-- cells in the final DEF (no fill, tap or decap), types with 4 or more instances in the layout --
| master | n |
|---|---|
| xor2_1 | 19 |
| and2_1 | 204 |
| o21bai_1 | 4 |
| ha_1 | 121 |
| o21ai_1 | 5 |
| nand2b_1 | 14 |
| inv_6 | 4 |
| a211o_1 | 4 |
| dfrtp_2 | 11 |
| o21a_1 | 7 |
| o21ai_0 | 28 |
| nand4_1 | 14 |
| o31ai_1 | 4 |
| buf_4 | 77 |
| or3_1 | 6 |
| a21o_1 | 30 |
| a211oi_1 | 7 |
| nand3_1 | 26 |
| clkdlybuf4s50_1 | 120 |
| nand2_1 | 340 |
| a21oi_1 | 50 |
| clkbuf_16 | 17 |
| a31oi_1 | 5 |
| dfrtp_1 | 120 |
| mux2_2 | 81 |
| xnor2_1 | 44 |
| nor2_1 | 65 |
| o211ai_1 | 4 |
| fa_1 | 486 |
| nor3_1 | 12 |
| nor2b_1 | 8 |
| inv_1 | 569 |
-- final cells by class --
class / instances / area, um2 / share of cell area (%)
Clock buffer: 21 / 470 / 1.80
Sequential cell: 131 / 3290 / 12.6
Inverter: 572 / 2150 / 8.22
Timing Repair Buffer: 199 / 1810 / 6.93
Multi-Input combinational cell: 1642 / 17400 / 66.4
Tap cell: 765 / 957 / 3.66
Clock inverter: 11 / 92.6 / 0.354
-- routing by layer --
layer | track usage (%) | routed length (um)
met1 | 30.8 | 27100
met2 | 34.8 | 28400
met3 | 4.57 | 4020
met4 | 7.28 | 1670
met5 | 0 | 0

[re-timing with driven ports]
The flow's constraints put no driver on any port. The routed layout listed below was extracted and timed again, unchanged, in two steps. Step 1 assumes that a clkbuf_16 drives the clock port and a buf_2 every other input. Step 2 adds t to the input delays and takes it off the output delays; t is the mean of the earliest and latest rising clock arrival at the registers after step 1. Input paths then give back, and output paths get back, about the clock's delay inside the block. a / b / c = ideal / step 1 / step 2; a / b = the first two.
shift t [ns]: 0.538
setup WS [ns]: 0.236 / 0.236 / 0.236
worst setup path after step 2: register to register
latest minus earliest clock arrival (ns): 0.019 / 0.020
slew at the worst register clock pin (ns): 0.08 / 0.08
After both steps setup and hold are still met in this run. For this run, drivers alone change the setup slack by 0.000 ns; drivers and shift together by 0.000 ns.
Background: an optimization exercise with open tools, aiming at small area, a short achievable clock period and few clock cycles per item. Do not read the settings as production practice.
No activity file was given, so power comes from the tool's default toggle rates.

==> inputs of 03-13 <==
Design binary_neuron, start of the top module:
module binary_neuron (
    input  logic                    clk,
    input  logic                    reset,
    input  logic                    in_valid,
    output logic                    in_ready,
    input  logic [320:0]            in_req,
    output logic                    out_valid,
    input  logic                    out_ready,
    output logic [9:0]              out_sum
);
clock: 6.0 ns
lec_check: 0
cap_margin: 20
core_margin: 2
core_utilization: 40
setup_slack_margin: 3.6
slew_margin: 20
synth_hierarchical: 1
synth_minimum_keep_size: 0
standard.sh (not shown) runs the stock make flow with config.mk's settings and CLKGATE_MAP_FILE= SYNTH_SCRIPT=/design/flow/synth_recipe.tcl, a recipe that flattens the netlist after the stock synthesis.
==> flow/flow/run.sh <==
#!/bin/bash
# The standard layout (standard.sh: ORFS synthesis to final layout), with
# one change: the input and output ports are buffered with the smallest
# buffer, sky130_fd_sc_hd__buf_1, instead of the cell buffer_ports picks by
# default (clkdlybuf4s50_1).  Later repair steps may still resize them.
set -euo pipefail
export BUFFER_PORTS_ARGS="-buffer_cell sky130_fd_sc_hd__buf_1"
bash standard.sh > standard_flow.log 2>&1
==> inputs of 06-08, as changes to 03-13 <==
--- a/flow/design.v
+++ b/flow/design.v
@@ -3,16 +3,24 @@
     input  logic a,
     input  logic b,
     input  logic c,
     output logic s,
     output logic co
 );
     assign {co, s} = {1'b0, a} + {1'b0, b} + {1'b0, c};
 endmodule
+module csa_ha (
+    input  logic a,
+    input  logic b,
+    output logic s,
+    output logic co
+);
+    assign {co, s} = {1'b0, a} + {1'b0, b};
+endmodule
 `timescale 1ns/10ps
 module binary_neuron (
     input  logic                    clk,
     input  logic                    reset,
     input  logic                    in_valid,
     output logic                    in_ready,
     input  logic [320:0]            in_req,
     output logic                    out_valid,
@@ -208,17 +216,17 @@
     wire p1_62 = in_req[70] ^ (~in_req[2] & in_req[69]);
     wire p2_62 = in_req[71] ^ (~in_req[2] & (in_req[69] | in_req[70]));
     wire q3_62 = ~(in_req[72] ^ (~in_req[2] & (in_req[69] | in_req[70] | in_req[71])));
     wire p1_63 = in_req[66] ^ (~in_req[1] & in_req[65]);
     wire p2_63 = in_req[67] ^ (~in_req[1] & (in_req[65] | in_req[66]));
     wire q3_63 = ~(in_req[68] ^ (~in_req[1] & (in_req[65] | in_req[66] | in_req[67])));
     logic r1_s39, r1_s41, r1_s43, r1_s45, r1_s47, r1_s49, r1_s51, r1_s53, r1_s55, r1_s107, r1_c44, r1_c46, r1_c48, r1_c50, r1_c52, r1_c54, r1_c56, r1_s109, r1_s111, r1_s113, r1_s115, r1_s117, r1_s119, r1_s121, r1_s123, r1_s125, r1_s127, r1_s129, r1_s131, r1_s133, r1_s135, r1_c110, r1_c112, r1_c114, r1_c116, r1_c118, r1_c120, r1_c122, r1_c124, r1_c126, r1_c128, r1_c130, r1_c132, r1_c134, r1_c136, r1_s203, r1_s205, r1_s207, r1_s209, r1_s211, r1_s213, r1_s215, r1_s217, r1_s219, r1_s221, r1_s223, r1_s225, r1_s227, r1_s229, r1_s231, r1_s311, r1_s313, r1_c204, r1_c206, r1_c208, r1_c210, r1_c212, r1_c214, r1_c216, r1_c218, r1_c220, r1_c222, r1_c224, r1_c226, r1_c228, r1_c230, r1_c232, r1_s315, r1_s317, r1_s319, r1_s321, r1_s323, r1_s325, r1_s327, r1_s329, r1_s331, r1_s333, r1_s335, r1_s337, r1_s339, r1_s341, r1_c314, r1_c316, r1_c318, r1_c320, r1_c322, r1_c324, r1_c326, r1_c328, r1_c330, r1_c332, r1_c334, r1_c336, r1_c338, r1_c340, r1_c342, r1_s393, r1_s395, r1_s397, r1_s399, r1_s401, r1_s403, r1_s405, r1_c394, r1_c396, r1_c398, r1_c400, r1_c402, r1_c404, r1_c406;
     logic r2_s265, r2_s267, r2_s269, r2_s379, r2_c268, r2_s381, r2_c270, r2_s383, r2_s385, r2_c376, r2_c378, r2_c380, r2_s433, r2_c382, r2_s435, r2_s437, r2_s439, r2_c384, r2_c386, r2_s459, r2_s461, r2_s463, r2_c434, r2_c436, r2_c438, r2_s465, r2_c440, r2_s467, r2_s483, r2_c464, r2_c466, r2_c468, r2_s485, r2_c484, r2_c486, r2_s63, r2_s157, r2_s159;
-    logic r3_s447, r3_c392, r3_s449, r3_c448, r3_s475, r3_c450, r3_s477, r3_s489, r3_c476, r3_s491, r3_c478, r3_c492, r3_s499, r3_c498, r3_c500, r3_s63, r3_s157, r3_s271, r3_s391, r3_s159;
+    logic r3_s477, r3_c452, r3_s479, r3_c478, r3_s493, r3_c480, r3_c492, r3_s499, r3_c494, r3_c498, r3_c500, r3_s63, r3_s157, r3_s271, r3_s391, r3_s451, r3_s159;
     wire s1 = ~(in_req[317] ^ in_req[313]);
     wire c2 = in_req[317] | in_req[313];
     wire s3, c4;
     csa_fa u_s3 (.a(in_req[309]), .b(in_req[305]), .c(in_req[301]), .s(s3), .co(c4));
     wire s5, c6;
     csa_fa u_s5 (.a(in_req[297]), .b(in_req[293]), .c(in_req[289]), .s(s5), .co(c6));
     wire s7, c8;
     csa_fa u_s7 (.a(in_req[285]), .b(in_req[281]), .c(in_req[277]), .s(s7), .co(c8));
@@ -660,17 +668,17 @@
     csa_fa u_s443 (.a(r2_s433), .b(r2_c382), .c(r2_s435), .s(s443), .co(c444));
     wire s445, c446;
     csa_fa u_s445 (.a(r2_s437), .b(r2_s439), .c(r2_c384), .s(s445), .co(c446));
     wire s447, c448;
     csa_fa u_s447 (.a(r2_c386), .b(s441), .c(c388), .s(s447), .co(c448));
     wire s449, c450;
     csa_fa u_s449 (.a(s443), .b(c390), .c(s445), .s(s449), .co(c450));
     wire s451, c452;
-    csa_fa u_s451 (.a(r3_s447), .b(r3_c392), .c(r3_s449), .s(s451), .co(c452));
+    csa_fa u_s451 (.a(s447), .b(c392), .c(s449), .s(s451), .co(c452));
     wire s453 = ~(r1_c394 ^ r1_c396);
     wire c454 = r1_c394 | r1_c396;
     wire s455, c456;
     csa_fa u_s455 (.a(r1_c398), .b(r1_c400), .c(r1_c402), .s(s455), .co(c456));
     wire s457, c458;
     csa_fa u_s457 (.a(r1_c404), .b(r1_c406), .c(c408), .s(s457), .co(c458));
     wire s459, c460;
     csa_fa u_s459 (.a(c410), .b(c412), .c(c414), .s(s459), .co(c460));
@@ -688,72 +696,70 @@
     csa_fa u_s471 (.a(r2_c434), .b(r2_c436), .c(r2_c438), .s(s471), .co(c472));
     wire s473, c474;
     csa_fa u_s473 (.a(r2_s465), .b(r2_c440), .c(r2_s467), .s(s473), .co(c474));
     wire s475, c476;
     csa_fa u_s475 (.a(c442), .b(s469), .c(c444), .s(s475), .co(c476));
     wire s477, c478;
     csa_fa u_s477 (.a(s471), .b(s473), .c(c446), .s(s477), .co(c478));
     wire s479, c480;
-    csa_fa u_s479 (.a(r3_c448), .b(r3_s475), .c(r3_c450), .s(s479), .co(c480));
+    csa_fa u_s479 (.a(c448), .b(s475), .c(c450), .s(s479), .co(c480));
     wire s481, c482;
-    csa_fa u_s481 (.a(r3_s477), .b(c452), .c(s479), .s(s481), .co(c482));
+    csa_fa u_s481 (.a(r3_s477), .b(r3_c452), .c(r3_s479), .s(s481), .co(c482));
     wire s483 = ~(c454 ^ c456);
     wire c484 = c454 | c456;
     wire s485, c486;
     csa_fa u_s485 (.a(c458), .b(c460), .c(c462), .s(s485), .co(c486));
     wire s487, c488;
     csa_fa u_s487 (.a(r2_s483), .b(r2_c464), .c(r2_c466), .s(s487), .co(c488));
     wire s489, c490;
     csa_fa u_s489 (.a(r2_c468), .b(r2_s485), .c(c470), .s(s489), .co(c490));
     wire s491, c492;
     csa_fa u_s491 (.a(c472), .b(s487), .c(c474), .s(s491), .co(c492));
     wire s493, c494;
-    csa_fa u_s493 (.a(r3_s489), .b(r3_c476), .c(r3_s491), .s(s493), .co(c494));
+    csa_fa u_s493 (.a(s489), .b(c476), .c(s491), .s(s493), .co(c494));
     wire s495, c496;
-    csa_fa u_s495 (.a(r3_c478), .b(s493), .c(c480), .s(s495), .co(c496));
+    csa_fa u_s495 (.a(r3_c478), .b(r3_s493), .c(r3_c480), .s(s495), .co(c496));
     wire s497 = ~(r2_c484 ^ r2_c486);
     wire c498 = r2_c484 | r2_c486;
     wire s499, c500;
     csa_fa u_s499 (.a(c488), .b(s497), .c(c490), .s(s499), .co(c500));
     wire s501, c502;
-    csa_fa u_s501 (.a(r3_c492), .b(r3_s499), .c(c494), .s(s501), .co(c502));
+    csa_fa u_s501 (.a(r3_c492), .b(r3_s499), .c(r3_c494), .s(s501), .co(c502));
     wire s503 = ~(r3_c498 ^ r3_c500);
     wire c504 = r3_c498 | r3_c500;
-    wire [9:0] row_a = {c504, s503, s501, s495, s481, s451, r3_s391, r3_s271, r3_s157, r3_s63};
+    wire [9:0] row_a = {c504, s503, s501, s495, s481, r3_s451, r3_s391, r3_s271, r3_s157, r3_s63};
     wire [9:0] row_b = {1'b0, c502, c496, c482, 1'b0, 1'b0, 1'b0, 1'b0, r3_s159, 1'b0};
     wire [9:0] total = row_a + row_b;
-    logic [2:0] pending;         
-    logic [2:0] pending_next;
-    logic        accept, pop;
-    assign accept   = in_valid && in_ready;
-    assign pop      = out_valid && out_ready;
+    logic         accept, pop;
+    logic [4:0] pending, pending_next;
+    assign accept = in_valid && in_ready;
+    assign pop    = out_valid && out_ready;
     always_comb begin
-        pending_next = pending;
-        if (accept && !pop) begin
-            pending_next = pending + 1'b1;
-        end else if (pop && !accept) begin
-            pending_next = pending - 1'b1;
-        end
+        case ({accept, pop})
+            2'b10:   pending_next = {pending[3:0], 1'b1};
+            2'b01:   pending_next = {1'b0, pending[4:1]};
+            default: pending_next = pending;
+        endcase
     end
     always_ff @(posedge clk) begin
         if (reset) begin
             pending  <= '0;
             in_ready <= 1'b1;
         end else begin
             pending  <= pending_next;
-            in_ready <= (pending_next != 3'd5);
+            in_ready <= !pending_next[4];
         end
     end
     logic [3:1] stage_valid;
     always_ff @(posedge clk) begin
         if (reset) begin
             stage_valid <= '0;
         end else begin
-            stage_valid <= {stage_valid[3:1], accept};
+            stage_valid <= {stage_valid[2:1], accept};
         end
     end
     always_ff @(posedge clk) begin
         r1_s39 <= s39;
         r1_s41 <= s41;
         r1_s43 <= s43;
         r1_s45 <= s45;
         r1_s47 <= s47;
@@ -909,69 +915,77 @@
         r2_s485 <= s485;
         r2_c484 <= c484;
         r2_c486 <= c486;
         r2_s63 <= s63;
         r2_s157 <= s157;
         r2_s159 <= s159;
     end
     always_ff @(posedge clk) begin
-        r3_s447 <= s447;
-        r3_c392 <= c392;
-        r3_s449 <= s449;
-        r3_c448 <= c448;
-        r3_s475 <= s475;
-        r3_c450 <= c450;
         r3_s477 <= s477;
-        r3_s489 <= s489;
-        r3_c476 <= c476;
-        r3_s491 <= s491;
+        r3_c452 <= c452;
+        r3_s479 <= s479;
         r3_c478 <= c478;
+        r3_s493 <= s493;
+        r3_c480 <= c480;
         r3_c492 <= c492;
         r3_s499 <= s499;
+        r3_c494 <= c494;
         r3_c498 <= c498;
         r3_c500 <= c500;
         r3_s63 <= r2_s63;
         r3_s157 <= r2_s157;
         r3_s271 <= s271;
         r3_s391 <= s391;
+        r3_s451 <= s451;
         r3_s159 <= r2_s159;
     end
-    logic [9:0]    q_data [0:3];
-    logic [1:0]  q_wr, q_rd;
-    logic [2:0]  q_count;
-    logic          q_empty;
-    logic          result;          
-    logic          head_load;       
-    logic          q_push, q_pull;
+    logic [9:0]      q_data [0:3];
+    logic [3:0]    q_wr, q_rd, q_occ;
+    logic [9:0]      q_head;
+    logic            q_empty;
+    logic            result;        
+    logic            head_load;     
+    logic            q_push, q_pull;
     assign result    = stage_valid[3];
-    assign q_empty   = (q_count == '0);
+    assign q_empty   = !q_occ[0];
     assign head_load = !out_valid || out_ready;
     assign q_pull    = head_load && !q_empty;
     assign q_push    = result && !(head_load && q_empty);
     always_ff @(posedge clk) begin
         if (reset) begin
-            q_wr    <= '0;
-            q_rd    <= '0;
-            q_count <= '0;
+            q_wr  <= 4'd1;
+            q_rd  <= 4'd1;
+            q_occ <= '0;
         end else begin
-            if (q_push) q_wr <= (q_wr == 2'd3) ? '0 : q_wr + 1'b1;
-            if (q_pull) q_rd <= (q_rd == 2'd3) ? '0 : q_rd + 1'b1;
-            if (q_push && !q_pull) q_count <= q_count + 1'b1;
-            else if (q_pull && !q_push) q_count <= q_count - 1'b1;
+            if (q_push) q_wr <= {q_wr[2:0], q_wr[3]};
+            if (q_pull) q_rd <= {q_rd[2:0], q_rd[3]};
+            case ({q_push, q_pull})
+                2'b10:   q_occ <= {q_occ[2:0], 1'b1};
+                2'b01:   q_occ <= {1'b0, q_occ[3:1]};
+                default: ;
+            endcase
         end
     end
     always_ff @(posedge clk) begin
-        if (q_push) q_data[q_wr] <= total;
+        for (int i = 0; i < 4; i++) begin
+            if (q_push && q_wr[i]) q_data[i] <= total;
+        end
+    end
+    always_comb begin
+        q_head = '0;
+        for (int i = 0; i < 4; i++) begin
+            q_head = q_head | (q_data[i] & {10{q_rd[i]}});
+        end
     end
     always_ff @(posedge clk) begin
         if (reset) begin
             out_valid <= 1'b0;
         end else if (head_load) begin
             out_valid <= !q_empty || result;
         end
     end
     always_ff @(posedge clk) begin
         if (head_load) begin
-            out_sum <= q_empty ? total : q_data[q_rd];
+            out_sum <= q_empty ? total : q_head;
         end
     end
 endmodule
==> flow/flow/run.sh (replaced) <==
#!/bin/bash
# The standard layout (standard.sh: ORFS synthesis to final layout), with
# two changes:
#  - the input and output ports are buffered with the smallest buffer,
#    sky130_fd_sc_hd__buf_1, instead of the cell buffer_ports picks by default
#    (clkdlybuf4s50_1); later repair steps may still resize them;
#  - clock tree synthesis adds no dummy loads to the clock tree.
set -euo pipefail
export BUFFER_PORTS_ARGS="-buffer_cell sky130_fd_sc_hd__buf_1"
export CTS_ARGS="-sink_clustering_enable -repair_clock_nets -buf_list sky130_fd_sc_hd__clkbuf_8 -dont_use_dummy_load"
bash standard.sh > standard_flow.log 2>&1
Settings changed: CTS_BUF_LIST set to sky130_fd_sc_hd__clkbuf_8, SETUP_SLACK_MARGIN 3.6 to not set.
==> qor summary <==
|  | 06-08 | 03-13 |
|---|---|---|
| Ratio of total power to cell area | 480 nW/um^2 | 512 nW/um^2 |
| Non-clock buffering overhead in the final layout | 0.0746 | 0.0882 |
| Status | timing/DRC/antenna clean | timing/DRC/antenna clean |
| GR Layer Usage met2 | 0.346 | 0.346 |
| Sequential cells | 247 | 245 |
| Wire length per cell after detailed routing | 17.2 um | 17.4 um |
| Fin Clk Skew | 48.9 ps | 19.8 ps |
| Endpoint arrival time on the critical path | 2870 ps | 2910 ps |
| Relative area change from synthesis to final layout | 16.1% | 30.9% |
| Global-route wire length before repair | 53800 um | 54300 um |
| Worst setup slack after layout | 3490 ps | 3360 ps |
| RSZ-0062 raised after global routing | false | true |
| Power drawn by the sequential cells | 2940 uW | 3070 uW |
| Switching Fraction | 0.383 | 0.373 |
| Met3 Resource Use GR | 0.0292 | 0.0207 |
| Clock network contribution to total cell area | 0.0326 | 0.0432 |
| Htree depth | 2 | 1 |
| Routed length on met2 | 18500 um | 19000 um |
| CP startpoint kind | input port | register |
Function was not checked in any run of this note: the RTL went through the layout flow alone.

## re-timing with driven ports
How much do the figures lean on ideal ports? The routed layouts below were timed once more, with nothing changed but the port constraints. Step 1 (the two cells are an assumption about what drives the block):
set clk [get_ports {clk}]
set_driving_cell -lib_cell sky130_fd_sc_hd__clkbuf_16 $clk
set_driving_cell -lib_cell sky130_fd_sc_hd__buf_2 [delete_from_list [all_inputs] $clk]
Step 2 adds t to the input delays and takes it off the output delays; t is the mean of the earliest and latest rising clock arrival at the registers after step 1. Input paths then give back, and output paths get back, about the clock's delay inside the block. Three values: ideal ports, drivers, drivers and shift; two values: the first two.
run	t, ns	slack for setup (ns)	worst setup path after step 2	latest minus earliest clock arrival (ns)	worst register clock-pin slew, ns
03-13	0.570	3.361 / 3.361 / 3.002	input to register	0.020 / 0.020	0.07 / 0.07
06-08	0.542	3.490 / 3.500 / 2.958	input to register	0.062 / 0.062	0.06 / 0.06
After both steps every run listed still meets setup and hold. The setup slack of 06-08, which loses most, moves by +0.010 ns with the drivers and by -0.532 ns with both steps.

####

▶ _TASK TO COMPLETE_
From the line holding "o21ai_0 | 28 |" to the line holding "[re-timing with driven ports]", inclusive, restate each line above exactly as written.

▶ _PROBLEM SOLUTION_
| o21ai_0 | 28 |
| nand4_1 | 14 |
| o31ai_1 | 4 |
| buf_4 | 77 |
| or3_1 | 6 |
| a21o_1 | 30 |
| a211oi_1 | 7 |
| nand3_1 | 26 |
| clkdlybuf4s50_1 | 120 |
| nand2_1 | 340 |
| a21oi_1 | 50 |
| clkbuf_16 | 17 |
| a31oi_1 | 5 |
| dfrtp_1 | 120 |
| mux2_2 | 81 |
| xnor2_1 | 44 |
| nor2_1 | 65 |
| o211ai_1 | 4 |
| fa_1 | 486 |
| nor3_1 | 12 |
| nor2b_1 | 8 |
| inv_1 | 569 |
-- final cells by class --
class / instances / area, um2 / share of cell area (%)
Clock buffer: 21 / 470 / 1.80
Sequential cell: 131 / 3290 / 12.6
Inverter: 572 / 2150 / 8.22
Timing Repair Buffer: 199 / 1810 / 6.93
Multi-Input combinational cell: 1642 / 17400 / 66.4
Tap cell: 765 / 957 / 3.66
Clock inverter: 11 / 92.6 / 0.354
-- routing by layer --
layer | track usage (%) | routed length (um)
met1 | 30.8 | 27100
met2 | 34.8 | 28400
met3 | 4.57 | 4020
met4 | 7.28 | 1670
met5 | 0 | 0

[re-timing with driven ports]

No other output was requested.